Pada hari Rabu, Kantor Jaksa Agung Menardo Guevarra mengatakan dalam sebuah pernyataan bahwa mereka saat ini dalam tahap pencarian fakta dan pengumpulan data sebelum mempresentasikan kasus tersebut di hadapan Pengadilan Arbitrase Permanen (PCA) di Den Haag.

“Studi itu didorong tidak hanya oleh dugaan perusakan terumbu karang tetapi juga oleh insiden lain dan situasi keseluruhan di Laut Filipina Barat," kata Guevarra kepada Reuters, menambahkan bahwa laporan dan rekomendasi akan dikirim ke Presiden Ferdinand Marcos Jr. dan kementerian luar negeri.

China membantah tuduhan

China pada hari Kamis membalas Manila karena melontarkan tuduhan "tidak berdasar" terhadap Beijing.

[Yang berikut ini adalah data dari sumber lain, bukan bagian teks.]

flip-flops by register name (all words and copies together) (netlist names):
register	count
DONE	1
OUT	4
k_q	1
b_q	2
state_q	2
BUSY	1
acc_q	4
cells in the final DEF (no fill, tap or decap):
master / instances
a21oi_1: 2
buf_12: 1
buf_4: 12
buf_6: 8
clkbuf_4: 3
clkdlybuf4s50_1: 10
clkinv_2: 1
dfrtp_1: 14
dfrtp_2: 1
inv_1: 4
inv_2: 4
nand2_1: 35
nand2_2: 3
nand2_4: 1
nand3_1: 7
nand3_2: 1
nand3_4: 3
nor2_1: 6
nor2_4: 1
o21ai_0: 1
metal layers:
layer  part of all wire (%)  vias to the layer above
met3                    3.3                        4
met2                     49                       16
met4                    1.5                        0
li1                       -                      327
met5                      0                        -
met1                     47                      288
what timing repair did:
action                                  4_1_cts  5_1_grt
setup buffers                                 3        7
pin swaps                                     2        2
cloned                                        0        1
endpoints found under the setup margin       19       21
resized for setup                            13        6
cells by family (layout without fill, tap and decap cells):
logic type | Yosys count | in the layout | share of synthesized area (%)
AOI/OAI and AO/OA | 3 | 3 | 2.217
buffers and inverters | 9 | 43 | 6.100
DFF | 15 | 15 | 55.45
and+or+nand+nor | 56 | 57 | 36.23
## config.mk

```make
export PLATFORM = sky130hd
export DESIGN_NAME = watch_dp_flat
export DESIGN_NICKNAME = d
export VERILOG_FILES = /design/src/rtl/watch_pkg.sv /design/src/rtl/watch_dp_if.sv /design/src/rtl/watch_field_cnt.sv /design/src/rtl/watch_dp.sv /design/src/flat_wrapper.sv
export SDC_FILE = /design/constraint.sdc
export NUM_CORES = 1
export LEC_CHECK = 0
export ABC_AREA = 1
export ABC_CLOCK_PERIOD_IN_PS = 2200
export BUFFER_PORTS_ARGS = -buffer_cell sky130_fd_sc_hd__buf_4
export CORE_ASPECT_RATIO = 1.75
export CORE_UTILIZATION = 40
export CTS_CLUSTER_SIZE = 10
export DETAILED_ROUTE_END_ITERATION = 12
export SLEW_MARGIN = 30
export SYNTH_ARGS = -nofsm -noshare
export SYNTH_HDL_FRONTEND = slang
export SYNTH_SLANG_ARGS = --single-unit
```

## constraint.sdc

```tcl
create_clock -name clk -period 2.2 [get_ports clk]
set_clock_uncertainty 0.1 [all_clocks]
set_input_delay 0.22 -clock clk [delete_from_list [all_inputs] [get_ports clk]]
set_output_delay 0.22 -clock clk [all_outputs]
set_load 0.1 [all_outputs]
```
===== config.mk =====
export PLATFORM = sky130hd
export DESIGN_NAME = wide_alu_seq
export DESIGN_NICKNAME = d
export VERILOG_FILES = /design/src/rtl/wide_alu_seq.sv
export SDC_FILE = /design/constraint.sdc
export NUM_CORES = 1
export LEC_CHECK = 0
export CAP_MARGIN = 20
export CORE_MARGIN = 2
export CORE_UTILIZATION = 45
export CTS_CLUSTER_SIZE = 10
export DETAILED_ROUTE_END_ITERATION = 8
export PLACE_DENSITY = 0.77
export REMOVE_ABC_BUFFERS = 1
export SLEW_MARGIN = 20
export SYNTH_ARGS = -nofsm -noshare
export SYNTH_HDL_FRONTEND = slang
export SYNTH_SLANG_ARGS = --single-unit

===== constraint.sdc =====
create_clock -name clk -period 2.4 [get_ports clk]
set_input_delay 0.36 -clock clk [delete_from_list [all_inputs] [get_ports clk]]
set_output_delay 0.36 -clock clk [all_outputs]
set_load 0.02 [all_outputs]

===== src/rtl/wide_alu_seq.sv =====
`timescale 1ns/1ps
// Byte-serial sequencer that runs NBYTES-wide ADD/SUB/LSH/RSH/NAND through an 8-bit ALU.
// Optional macro WIDE_ALU_FLAGS_EN enables the zero/parity result flags.
module wide_alu_seq #(
  parameter int NBYTES = 2
) (
  input  logic                  clk,
  input  logic                  reset,
  input  logic                  start,
  input  logic [2:0]            op,
  input  logic [8*NBYTES-1:0]   a,
  input  logic [8*NBYTES-1:0]   b,
  input  logic                  cin,
  output logic                  busy,
  output logic                  done,
  output logic [8*NBYTES-1:0]   result,
  output logic                  cout,
  output logic                  zero_o,
  output logic                  pari_o,
  output logic [2:0]            alu_cmd,
  output logic [7:0]            alu_a,
  output logic [7:0]            alu_b,
  output logic                  alu_sci,
  input  logic [7:0]            alu_rslt,
  input  logic                  alu_sco
);
  localparam int W  = 8 * NBYTES;
  localparam int KW = $clog2(NBYTES);
  localparam logic [KW-1:0] K_LAST = KW'(NBYTES - 1);

  localparam logic [1:0] S_IDLE = 2'd0;
  localparam logic [1:0] S_RUN  = 2'd1;
  localparam logic [1:0] S_DONE = 2'd2;

  localparam logic [2:0] OP_ADD  = 3'b000;
  localparam logic [2:0] OP_LSH  = 3'b001;
  localparam logic [2:0] OP_RSH  = 3'b010;
  localparam logic [2:0] OP_NAND = 3'b011;
  localparam logic [2:0] OP_SUB  = 3'b100;

  logic [1:0]    state_q, state_d;
  logic [KW-1:0] k_q, k_d;
  logic [W-1:0]  a_q, a_d, b_q, b_d;
  logic [2:0]    op_q, op_d;
  logic          cin_q, cin_d;
  logic          carry_q, carry_d;
  logic [W-1:0]  result_q, result_d;
  logic          cout_q, cout_d;

  logic [KW-1:0] byte_s;
  logic [KW+2:0] idx_s;
  logic [7:0]    a_byte_s, b_byte_s;
  logic          first_s, last_s, valid_s, chain_s, sci_s;

  // RSH walks the bytes from the top down; everything else bottom up.
  assign byte_s   = (op_q == OP_RSH) ? (K_LAST - k_q) : k_q;
  assign idx_s    = {byte_s, 3'b000};
  assign a_byte_s = a_q[idx_s +: 8];
  assign b_byte_s = b_q[idx_s +: 8];
  assign first_s  = (k_q == {KW{1'b0}});
  assign last_s   = (k_q == K_LAST);
  assign sci_s    = first_s ? ((op_q == OP_SUB) ? 1'b1 : cin_q) : carry_q;

  // Sequencer next-state and operand latching.
  always_comb begin
    state_d = state_q;
    k_d     = k_q;
    a_d     = a_q;
    b_d     = b_q;
    op_d    = op_q;
    cin_d   = cin_q;
    case (state_q)
      S_IDLE: begin
        if (start) begin
          state_d = S_RUN;
          k_d     = {KW{1'b0}};
          a_d     = a;
          b_d     = b;
          op_d    = op;
          cin_d   = cin;
        end else begin
          state_d = S_IDLE;
        end
      end
      S_RUN: begin
        if (last_s) begin
          state_d = S_DONE;
        end else begin
          k_d = k_q + {{(KW-1){1'b0}}, 1'b1};
        end
      end
      S_DONE:  state_d = S_IDLE;
      default: state_d = S_IDLE;
    endcase
  end

  // ALU command decode; all drives stay zero outside RUN and for invalid ops.
  always_comb begin
    alu_cmd = 3'b000;
    alu_a   = 8'h00;
    alu_b   = 8'h00;
    alu_sci = 1'b0;
    valid_s = 1'b0;
    chain_s = 1'b0;
    if (state_q == S_RUN) begin
      case (op_q)
        OP_ADD: begin
          alu_a = a_byte_s; alu_b = b_byte_s; alu_sci = sci_s;
          valid_s = 1'b1; chain_s = 1'b1;
        end
        OP_SUB: begin
          alu_a = a_byte_s; alu_b = ~b_byte_s; alu_sci = sci_s;
          valid_s = 1'b1; chain_s = 1'b1;
        end
        OP_LSH: begin
          alu_cmd = 3'b001; alu_a = a_byte_s; alu_sci = sci_s;
          valid_s = 1'b1; chain_s = 1'b1;
        end
        OP_RSH: begin
          alu_cmd = 3'b010; alu_a = a_byte_s; alu_sci = sci_s;
          valid_s = 1'b1; chain_s = 1'b1;
        end
        OP_NAND: begin
          alu_cmd = 3'b011; alu_a = a_byte_s; alu_b = b_byte_s;
          valid_s = 1'b1;
        end
        default: begin
          valid_s = 1'b0;
        end
      endcase
    end else begin
      valid_s = 1'b0;
    end
  end

  // Result byte capture and carry chaining.
  always_comb begin
    result_d = result_q;
    cout_d   = cout_q;
    carry_d  = carry_q;
    if (state_q == S_RUN) begin
      result_d[idx_s +: 8] = valid_s ? alu_rslt : 8'h00;
      carry_d = alu_sco;
      if (last_s) begin
        cout_d = chain_s ? alu_sco : 1'b0;
      end else begin
        cout_d = cout_q;
      end
    end else begin
      carry_d = carry_q;
    end
  end

  // Sequencer and result registers.
  always_ff @(posedge clk or posedge reset) begin
    if (reset) begin
      state_q  <= S_IDLE;
      k_q      <= {KW{1'b0}};
      a_q      <= {W{1'b0}};
      b_q      <= {W{1'b0}};
      op_q     <= 3'b000;
      cin_q    <= 1'b0;
      carry_q  <= 1'b0;
      result_q <= {W{1'b0}};
      cout_q   <= 1'b0;
    end else begin
      state_q  <= state_d;
      k_q      <= k_d;
      a_q      <= a_d;
      b_q      <= b_d;
      op_q     <= op_d;
      cin_q    <= cin_d;
      carry_q  <= carry_d;
      result_q <= result_d;
      cout_q   <= cout_d;
    end
  end

  assign busy   = (state_q == S_RUN);
  assign done   = (state_q == S_DONE);
  assign result = result_q;
  assign cout   = cout_q;

`ifdef WIDE_ALU_FLAGS_EN
  logic zero_q, pari_q;

  function automatic logic parity_of(input logic [W-1:0] v);
    return ^v;
  endfunction

  // Flags are taken from the result as it completes on the last byte.
  always_ff @(posedge clk or posedge reset) begin
    if (reset) begin
      zero_q <= 1'b0;
      pari_q <= 1'b0;
    end else if (state_q == S_RUN && last_s) begin
      zero_q <= (result_d == {W{1'b0}});
      pari_q <= parity_of(result_d);
    end else begin
      zero_q <= zero_q;
      pari_q <= pari_q;
    end
  end

  assign zero_o = zero_q;
  assign pari_o = pari_q;
`else
  assign zero_o = 1'b0;
  assign pari_o = 1'b0;
`endif

endmodule


==> qor.csv <==
stage,metric,value,unit
critical_path,path_buf_inv,2,
hold_path,hold_class,primary input to async pin,
timing,drv_slew,0,
detailed_routing,drtAntennaViolNets,0,
status,outcome,"complete, no violations",
global_route,grtUsageTotal,19.24,%
cells_and_area,final_core_util,67.80,%
critical_path,r2r-end,result[1],
cells_and_area,area_growth,44.92,%
global_route,antenna_found_initial,0,
placement,io_buffers,85,
clock_tree,htreeDepth,3,
detailed_routing,dr_total_vias,1960,
floorplanning,die_y,79.67,um
critical_path,worst_setup_path_start_kind,flop,
synthesis,synth-async-reset-ratio,100.0,%
cells_and_area,final_common_cell,clkdlybuf4s50_1,
clock_tree,clkTransAtPathRegs,60,ps
clock_tree,cts_tree,done,
power,power.total,5.399,mW
timing,fmax,0.4244,GHz
critical_path,worstPathArrival,2000,ps
detailed_routing,wl_per_cell,15.42,um
detailed_routing,vias_per_cell,5.213,
floorplanning,dieArea,6347,um2
global_route,overflow,0,
placement,place_congestion,0.7554,
cells_and_area,nets,351,
clock_tree,clk_latency,330,ps
detailed_routing,wl,5.797,mm
timing,rsz0062_at_grt,yes,
synthesis,synthCells,205,
timing,fin_crit,2356,ps
placement,hpwlAfterDp,4.035,mm
critical_path,critPathMaxFanout,5,
cells_and_area,antenna-diode-count,0,
synthesis,synth_enable_flop_cells,0,
clock_tree,cts_made_buffers,9,
critical_path,crit_chain,nor3b_4 -> buf_6 -> xnor2_4 -> mux2i_2 -> mux2i_1 -> buf_4,
synthesis,synth-main-ff-cell,dfrtp_1,
detailed_routing,drc,0,
global_route,grt_start_max_net_pins,39,
floorplanning,die_w,79.67,um
synthesis,yosys_warnings,0,
placement,dp_slack,-103.7,ps
clock_tree,clockBufferDepth,2,
floorplanning,core_area,5507,um2
critical_path,reg2regPathDepth,7,
power,vdd.ir_drop.worst,0.0006474,V
critical_path,cp_slowest_cell,dfrtp_1,
detailed_routing,drtPass1Iterations,4,
synthesis,ys_seq_area_share,55.37,%
detailed_routing,drtIter0Drc,118,
cells_and_area,drive_gt1_share,29.93,%
critical_path,critPathCaptureType,output pin,
critical_path,crit_required,2040,ps
synthesis,netlist_area,2576,um2
floorplanning,ioPinCount,89,
clock_tree,clkSinkCount,57,
synthesis,synth-seq-cells,57,
critical_path,worst-setup-path-type,flop to output pin,
clock_tree,hold_buffers,0,
critical_path,crit_family,multiplexers,
power,power.density,1446,nW/um2
timing,setup_viol,0,
timing,clock_skew,7.672,ps
critical_path,critPathMaxStageDelay,400,ps
timing,finalHoldViolCount,0,
clock_tree,cts-root-buf,clkbuf_8,
synthesis,synthDistinctLibCells,29,
synthesis,avgSynthCellArea,12.57,um2
flow_run,max_cap_viol_count,0,
global_route,grt_pass1_wl,9.156,mm
power,p_leak,1.636,nW
critical_path,r2r_start,op_q[2],
cells_and_area,final_cell_mix,"68 x clkdlybuf4s50_1, 57 x dfrtp_1, 36 x mux2_2",
floorplanning,num_rows,27,
timing,fin_crit_sh,98.18,%
timing,finalWorstSetupSlack,43.60,ps
critical_path,r2r_slack,550,ps
floorplanning,initial_utilization,46.78,%
timing,hold_ws,315.5,ps
global_route,grt_pass1_vias,1931,
-- flip-flops by register name, indices dropped and copies added (netlist names) --
signal / cells
a_q: 16
cin_q: 1
b_q: 16
op_q: 3
k_q: 1
state_q: 2
cout: 1
result: 16
carry_q: 1
-- through the flow --
step	TNS, ps	std cells	area [um2]
5_1_grt	-287.5	376	3734
4_1_cts	-2.645	373	3694
6_report	0	376	3734
3_5_place_dp	-403.9	361	3566
2_1_floorplan	-51180	189	2487
3_3_place_gp	-164.4	361	3566
-- cell families after synthesis --
kind of cell,count (synthesis),synth area share [%]
AND/OR/NAND/NOR,40,7.820
XOR/XNOR,3,1.312
flip-flops,57,55.37
AO/OA/AOI/OAI,31,9.228
other,1,0.1456
multiplexers,52,21.95
buffers and inverters,21,4.177
-- routing by layer --
metal  part of all wire (%)  wire [um]  track usage (%)
met1                     43       2476            24.91
met5                      0          0                0
met2                     50       2879            30.00
met4                   0.66         38            7.241
met3                    6.9        402            6.448
-- final cells by class --
cell class / instances / area [um2]
tap: 72 / 90.09
clock inverter: 1 / 5.005
clock buffer: 11 / 151.4
sequential: 57 / 1426
fill: 442 / 1773
multi-input combinational: 129 / 1081
timing repair buffer: 103 / 968.4
inverter: 3 / 11.26
-- how the worst max path moves through the flow --
stage,slack (ps),from,depth (start not counted),endpoint
after global routing,-50,op_q[2],6,alu_b[6]
after detailed placement,-100,op_q[2],6,alu_b[1]
final,40,op_q[2],6,alu_b[1]
after CTS,-3,op_q[2],6,alu_b[1]
after global placement,-50,op_q[2],6,alu_b[0]
after floorplan,-1330,state_q[0],2,a_q[0]
-- cells in the mapped netlist (2+ instances only) --
library cell	count	area share, %
a21oi_1	10	1.9
a32o_1	16	6.2
buf_2	8	1.6
buf_4	3	0.87
clkbuf_1	5	0.73
dfrtp_1	57	55
inv_1	2	0.29
mux2_2	36	16
mux2i_1	16	6.2
nand2_1	23	3.4
nor2_1	4	0.58
nor2b_1	2	0.49
nor3b_1	3	0.87
o21ai_0	4	0.78
or3_1	2	0.49
-- worst reg2reg max path: cells and delay by family (launching register included) --
kind,cells,cell delay (ps)
compound gates,1,280
xor+xnor,1,160
buf+inv,3,430
flops,1,400
simple gates,2,470
-- repair_timing --
| item | in CTS | in global routing |
|---|---|---|
| gates resized for setup | 56 | 18 |
| setup endpoints to repair | 17 | 16 |
| buffers inserted | 0 | 3 |
| gates cloned | 0 | 0 |
-- power breakdown --
part           internal (mW)  switching (mW)
registers               1.43           0.277
clock network          0.405           0.337
logic                   1.52            1.43
total                   3.36            2.04
Note: power is estimated with default switching activity, not from simulation.
<file path="config.mk">
export PLATFORM = sky130hd
export DESIGN_NAME = complex_acc
export DESIGN_NICKNAME = d
export VERILOG_FILES = /design/src/rtl/complex_acc.sv
export SDC_FILE = /design/constraint.sdc
export NUM_CORES = 1
export LEC_CHECK = 0
export BUFFER_PORTS_ARGS = -buffer_cell sky130_fd_sc_hd__buf_4
export CAP_MARGIN = 30
export CORE_MARGIN = 2
export CORE_UTILIZATION = 56
export CTS_BUF_LIST = sky130_fd_sc_hd__clkbuf_16
export DETAILED_ROUTE_END_ITERATION = 10
export PLACE_DENSITY = 0.78
export SYNTH_ARGS = -nofsm -noshare
export SYNTH_HDL_FRONTEND = slang
export SYNTH_SLANG_ARGS = --single-unit
</file>
<file path="constraint.sdc">
create_clock -name clk -period 3.7 [get_ports clk]
set_clock_uncertainty 0.2 [all_clocks]
set_input_delay 0.185 -clock clk [delete_from_list [all_inputs] [get_ports clk]]
set_output_delay 0.185 -clock clk [all_outputs]
set_load 0.01 [all_outputs]
</file>
<file path="src/rtl/complex_acc.sv">
// Complex frame accumulator: sums real/imag parts of FRAME_LEN accepted samples.
// One-cycle result latency; the result is held until out_ready and input stalls meanwhile.
module complex_acc #(
  parameter int FRAME_LEN = 8,
  parameter int ACC_W     = 24
) (
  input  logic             clk,
  input  logic             rst_n,
  input  logic [31:0]      in_data,
  input  logic             in_valid,
  output logic             in_ready,
  input  logic             flush,
  output logic [ACC_W-1:0] out_real,
  output logic [ACC_W-1:0] out_imag,
  output logic             out_ovf,
  output logic             out_valid,
  input  logic             out_ready
);

  localparam int CNT_W = $clog2(FRAME_LEN);
  localparam logic [CNT_W-1:0] LAST = CNT_W'(FRAME_LEN - 1);

  typedef enum logic {ACCUM, HOLD} state_t;

  state_t           state_q, state_d;
  logic [CNT_W-1:0] cnt_q, cnt_d;
  logic [ACC_W-1:0] acc_re_q, acc_re_d, acc_im_q, acc_im_d;
  logic [ACC_W-1:0] out_re_q, out_re_d, out_im_q, out_im_d;
  logic             ovf_q, ovf_d, out_ovf_q, out_ovf_d;

  logic [ACC_W-1:0] re_ext, im_ext, re_sum, im_sum;
  logic             re_ovf, im_ovf;

  assign re_ext = {{(ACC_W-16){in_data[31]}}, in_data[31:16]};
  assign im_ext = {{(ACC_W-16){in_data[15]}}, in_data[15:0]};
  assign re_sum = acc_re_q + re_ext;
  assign im_sum = acc_im_q + im_ext;
  assign re_ovf = (acc_re_q[ACC_W-1] == re_ext[ACC_W-1]) && (re_sum[ACC_W-1] != acc_re_q[ACC_W-1]);
  assign im_ovf = (acc_im_q[ACC_W-1] == im_ext[ACC_W-1]) && (im_sum[ACC_W-1] != acc_im_q[ACC_W-1]);

  always_comb begin
    state_d   = state_q;
    cnt_d     = cnt_q;
    acc_re_d  = acc_re_q;
    acc_im_d  = acc_im_q;
    ovf_d     = ovf_q;
    out_re_d  = out_re_q;
    out_im_d  = out_im_q;
    out_ovf_d = out_ovf_q;
    in_ready  = (state_q == ACCUM);
    out_valid = (state_q == HOLD);
    if (state_q == ACCUM) begin
      // flush wins over a coincident beat, which is dropped
      if (flush) begin
        cnt_d    = '0;
        acc_re_d = '0;
        acc_im_d = '0;
        ovf_d    = 1'b0;
      end else if (in_valid) begin
        if (cnt_q == LAST) begin
          out_re_d  = re_sum;
          out_im_d  = im_sum;
          out_ovf_d = ovf_q | re_ovf | im_ovf;
          cnt_d     = '0;
          acc_re_d  = '0;
          acc_im_d  = '0;
          ovf_d     = 1'b0;
          state_d   = HOLD;
        end else begin
          acc_re_d = re_sum;
          acc_im_d = im_sum;
          ovf_d    = ovf_q | re_ovf | im_ovf;
          cnt_d    = cnt_q + 1'b1;
        end
      end
    end else if (out_ready) begin
      state_d = ACCUM;
    end
  end

  always_ff @(posedge clk) begin
    if (!rst_n) begin
      state_q   <= ACCUM;
      cnt_q     <= '0;
      acc_re_q  <= '0;
      acc_im_q  <= '0;
      ovf_q     <= 1'b0;
      out_re_q  <= '0;
      out_im_q  <= '0;
      out_ovf_q <= 1'b0;
    end else begin
      state_q   <= state_d;
      cnt_q     <= cnt_d;
      acc_re_q  <= acc_re_d;
      acc_im_q  <= acc_im_d;
      ovf_q     <= ovf_d;
      out_re_q  <= out_re_d;
      out_im_q  <= out_im_d;
      out_ovf_q <= out_ovf_d;
    end
  end

  assign out_real = out_re_q;
  assign out_imag = out_im_q;
  assign out_ovf  = out_ovf_q;

endmodule
</file>
# Word level (Yosys, flattened, before mapping)
# Cells that the tools add are included.
# W data, S select, Z words.
dict set report classes {
  addsub 3
  eq_ne 5
  n_mux 17
  bitwise_logic 4
  n_reduce_logical 5
}
# cell count
set op_table {}
lappend op_table {{$mux W24} 6}
lappend op_table {{$add A24 B24 Y24} 2}
lappend op_table {{$mux W3} 3}
lappend op_table {{$mux W1} 8}
lappend op_table {{$reduce_and A4 Y1} 1}
lappend op_table {{$add A3 B1 Y3 const B} 1}
lappend op_table {{$eq A3 B3 Y1 const B} 1}
lappend op_table {{$eq A1 B1 Y1} 2}
lappend op_table {{$logic_and A1 B1 Y1} 2}
lappend op_table {{$ne A1 B1 Y1} 2}
lappend op_table {{$not A1 Y1} 2}
lappend op_table {{$or A1 B1 Y1} 2}
lappend op_table {{$reduce_and A2 Y1} 1}
lappend op_table {{$reduce_bool A2 Y1} 1}
dict set report totals {
  reg_bits 102
  output_inout_bits 51
  wordCells 42
}

# Logic depth before layout (Yosys ltp)
dict set report depth {
  word_depth 8
  depth_mapped 11
}

# Least setup slack after synthesis
# OpenSTA, ideal clock, no wires.
dict set report synth_path {
  path_kind {reg-to-reg}
  from {reg acc_im_q[0]}
  to {reg out_im_q[22] (netlist: out_imag[22])}
  arrival_time_ns 2.439
  t_required_ns 3.430
  path_slack_ns 0.991
  stages_incl_launch_ff 12
  synth_period_minus_slack_ns 2.709
  path_cell_list {dfxtp_1 > ha_1 > inv_1 > fa_1 > nand2b_1 > a21o_1 > a2111oi_2 > or3_1 > nand4_1 > and3b_1 > or3_1 > a21oi_1}
}
dict set report synth_via {
  elab_chain_cells 1
}
# element line
set synth_lines {}
lappend synth_lines {{from (decl)} 27} ;# logic [ACC_W-1:0] acc_re_q, acc_re_d, acc_im_q, acc_im_d;
lappend synth_lines {{from (signal assigned)} 95} ;# acc_im_q <= acc_im_d;
lappend synth_lines {{$add A24 B24 Y24} 37} ;# assign im_sum = acc_im_q + im_ext;
lappend synth_lines {{to (signal assigned)} 98} ;# out_im_q <= out_im_d;
lappend synth_lines {{to (decl)} 28} ;# logic [ACC_W-1:0] out_re_q, out_re_d, out_im_q, out_im_d;
# Every way passes these cells.
# A chain may end at the register's enable or synchronous reset.

# Worst setup path in the final report
# Ends and elaborated chain as after synthesis.
[src/rtl/tick_divider_multi.sv]
// Multi-channel tick divider: validates config writes, returns ack/err and
// routes accepted writes to the addressed channel's shadow.
module tick_divider_multi
  import tick_div_pkg::*;
#(
  parameter  int WIDTH       = 16,
  parameter  int NUM_CH      = 2,
  parameter  int DEFAULT_DIV = PKG_DEFAULT_DIV,
  localparam int CH_W        = (NUM_CH > 1) ? $clog2(NUM_CH) : 1
) (
  input  logic              clk,
  input  logic              reset,
  input  logic [NUM_CH-1:0] en_i,
  input  logic              cfg_wr_i,
  input  logic [CH_W-1:0]   cfg_ch_i,
  input  logic [WIDTH-1:0]  cfg_div_i,
  input  logic              cfg_mode_i,
  output logic              cfg_ack_o,
  output logic              cfg_err_o,
  output logic [NUM_CH-1:0] tick_o,
  output logic [NUM_CH-1:0] clk_out_o
);

  logic wr_ok;
  logic cfg_ack_q;
  logic cfg_err_q;

  assign wr_ok = cfg_wr_i && (int'(cfg_ch_i) < NUM_CH) && (cfg_div_i != '0);

  always_ff @(posedge clk or posedge reset) begin
    if (reset) begin
      cfg_ack_q <= 1'b0;
      cfg_err_q <= 1'b0;
    end else begin
      cfg_ack_q <= wr_ok;
      cfg_err_q <= cfg_wr_i && !wr_ok;
    end
  end

  assign cfg_ack_o = cfg_ack_q;
  assign cfg_err_o = cfg_err_q;

  for (genvar g = 0; g < NUM_CH; g++) begin : g_ch
    tick_div_channel #(
      .WIDTH      (WIDTH),
      .DEFAULT_DIV(DEFAULT_DIV)
    ) u_ch (
      .clk        (clk),
      .reset      (reset),
      .en_i       (en_i[g]),
      .load_i     (wr_ok && (cfg_ch_i == CH_W'(g))),
      .load_div_i (cfg_div_i),
      .load_mode_i(cfg_mode_i),
      .tick_o     (tick_o[g]),
      .clk_out_o  (clk_out_o[g])
    );
  end

endmodule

"Tuduhan Filipina tidak memiliki dasar faktual. Kami mendesak pihak-pihak terkait Filipina untuk tidak menggunakan informasi palsu untuk menciptakan drama politik dari fiksi," kata juru bicara kementerian luar negeri China.

"Jika Filipina benar-benar peduli dengan lingkungan ekologis Laut Cina Selatan, Filipina harus menarik kapal perangnya yang dikandaskan secara ilegal (Sierra Madre) di Ren'ai Reef sesegera mungkin, berhenti membuang limbah ke laut, dan tidak membiarkan kapal perang yang berkarat membawa kerusakan permanen ke laut," tambah pernyataan itu.

Hubungan Filipina-Tiongkok

Jika Filipina melakukan tindakan hukum ini terhadap Beijing, itu akan menandai tindakan kedua terkait sengketa Laut Cina Selatan, setelah kemenangan mereka pada tahun 2016. Namun demikian, China tidak mengakui keputusan dari PCA.

Filipina dan China terjerat dalam sengketa kedaulatan atas beberapa pulau di Laut China Selatan yang diperebutkan.

Beijing, yang menegaskan klaimnya atas hampir seluruh Laut Cina Selatan, juga menghadapi perselisihan teritorial dengan Malaysia, Vietnam, Taiwan, dan Brunei di wilayah yang sama.

Beberapa bulan terakhir telah menyaksikan meningkatnya ketegangan antara kedua negara, ketika Presiden Filipina Ferdinand Marcos Jr. memperkuat aliansi pertahanan negaranya dengan Amerika Serikat, membalikkan pendekatan yang diambil oleh pendahulunya, yang mencari hubungan lebih dekat dengan China.